Data extract: Begin

Background: an optimization exercise with open tools, aiming at small area and a short achievable clock period. Do not read the settings as production practice.
In this exercise RTL edits were held to simulation tests only and were not proved equivalent to the original.
No activity file was given, so power comes from the tool's default toggle rates.

==> flow/design.v <==
package cdq_pkg;
    localparam int SLOTS  = 16;
    localparam int ELEM_W = 32;
    localparam int NCELL  = SLOTS - 1;
    localparam int CNT_W  = $clog2(SLOTS);
    localparam logic [CNT_W-1:0] CNT_MAX = CNT_W'(NCELL);
    localparam logic [2:0] OP_PUSH_BACK  = 3'd0;
    localparam logic [2:0] OP_PUSH_FRONT = 3'd1;
    localparam logic [2:0] OP_POP_FRONT  = 3'd2;
    localparam logic [2:0] OP_POP_BACK   = 3'd3;
    localparam logic [2:0] OP_PEEK_FRONT = 3'd4;
    localparam logic [2:0] OP_PEEK_BACK  = 3'd5;
    localparam logic [2:0] OP_CLEAR      = 3'd6;
    localparam logic [1:0] ST_DONE  = 2'd0;
    localparam logic [1:0] ST_EMPTY = 2'd1;
    localparam logic [1:0] ST_FULL  = 2'd2;
    typedef logic [ELEM_W-1:0] t_elem;
endpackage
Context: an optimization exercise on an open-source flow, tuned for small area, a short achievable clock period and few clock cycles per item. The choices shown serve that exercise and are no tape-out recipe. Power figures rest on the tool's default switching activity, not on a simulated workload.

Design break_reminder_timer, start of the top module:
module break_reminder_timer (
  input  logic                            clk,
  input  logic                            rst_n,
  input  logic                            in_tvalid,
  output logic                            in_tready,
  input  logic [brt_pkg::IN_TDATA_W-1:0]  in_tdata,
  input  logic [2:0]                      in_tuser,
  output logic                            out_tvalid,
  input  logic                            out_tready,
  output logic [brt_pkg::OUT_TDATA_W-1:0] out_tdata,
  input  logic                            cfg_valid,
  output logic                            cfg_ready,
  input  logic [brt_pkg::CFG_IDX_W-1:0]   cfg_index,
  input  logic [brt_pkg::CFG_DATA_W-1:0]  cfg_data
);
  logic [13:0] ivl15;
  logic [15:0] break_secs;
  logic [15:0] warn_level;
  logic [11:0] idle15;
  logic [7:0]  max_hold_min;
  logic [11:0] grace15;
  logic [8:0]  mode_bits;
  logic [21:0] work_window;
  logic        s1_vld;
  logic [2:0]  s1_req;
  logic        s1_idle;
  logic        s1_run;
  logic [3:0]  s1_busy;
  logic        out_vld;
  logic [1:0]  phase;
  logic [15:0] cd;
  logic [7:0]  hm;
  logic [5:0]  hs;
  logic [3:0]  reason;
  logic        paused;
  logic [2:0]  ev;
  logic [1:0]  n_phase;
  logic [15:0] n_cd;
  logic        n_hclr;
  logic        n_hinc;
  logic        n_zero;
  logic        n_le1;
  logic        cd_zero;
  logic        cd_le1;
  logic        hold_over;
  logic [3:0]  n_reason;
  logic        n_paused;
  logic [2:0]  n_ev;
  logic        adv;
  logic        take;
  assign cfg_ready = 1'b1;
  brt_cfg_regs u_cfg (
    .clk          (clk),
    .rst_n        (rst_n),
    .wr_en        (cfg_valid),
    .wr_index     (cfg_index),
    .wr_data      (cfg_data),
    .ivl15        (ivl15),
    .break_secs   (break_secs),
    .warn_level   (warn_level),
    .idle15       (idle15),
    .max_hold_min (max_hold_min),
    .grace15      (grace15),
    .mode_bits    (mode_bits),
  ...
Settings: LEC_CHECK=0, ABC_AREA=1, CAP_MARGIN=20, CORE_MARGIN=2, CORE_UTILIZATION=40, SETUP_SLACK_MARGIN=3.5, SLEW_MARGIN=20; clock period 6.5 ns.
run.sh (not shown) runs the stock make flow with config.mk's settings and CLKGATE_MAP_FILE= SYNTH_SCRIPT=/design/flow/synth_recipe.tcl, a recipe that flattens the netlist after the stock synthesis.
The starting point finished clean.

Data extract: End

== What is needed ==
Beginning at the line above that contains "localparam logic [2:0] OP_POP_BACK", return each line exactly through the line that contains "localparam logic [1:0] ST_DONE", and no others.

== Expected answer ==
    localparam logic [2:0] OP_POP_BACK   = 3'd3;
    localparam logic [2:0] OP_PEEK_FRONT = 3'd4;
    localparam logic [2:0] OP_PEEK_BACK  = 3'd5;
    localparam logic [2:0] OP_CLEAR      = 3'd6;
    localparam logic [1:0] ST_DONE  = 2'd0;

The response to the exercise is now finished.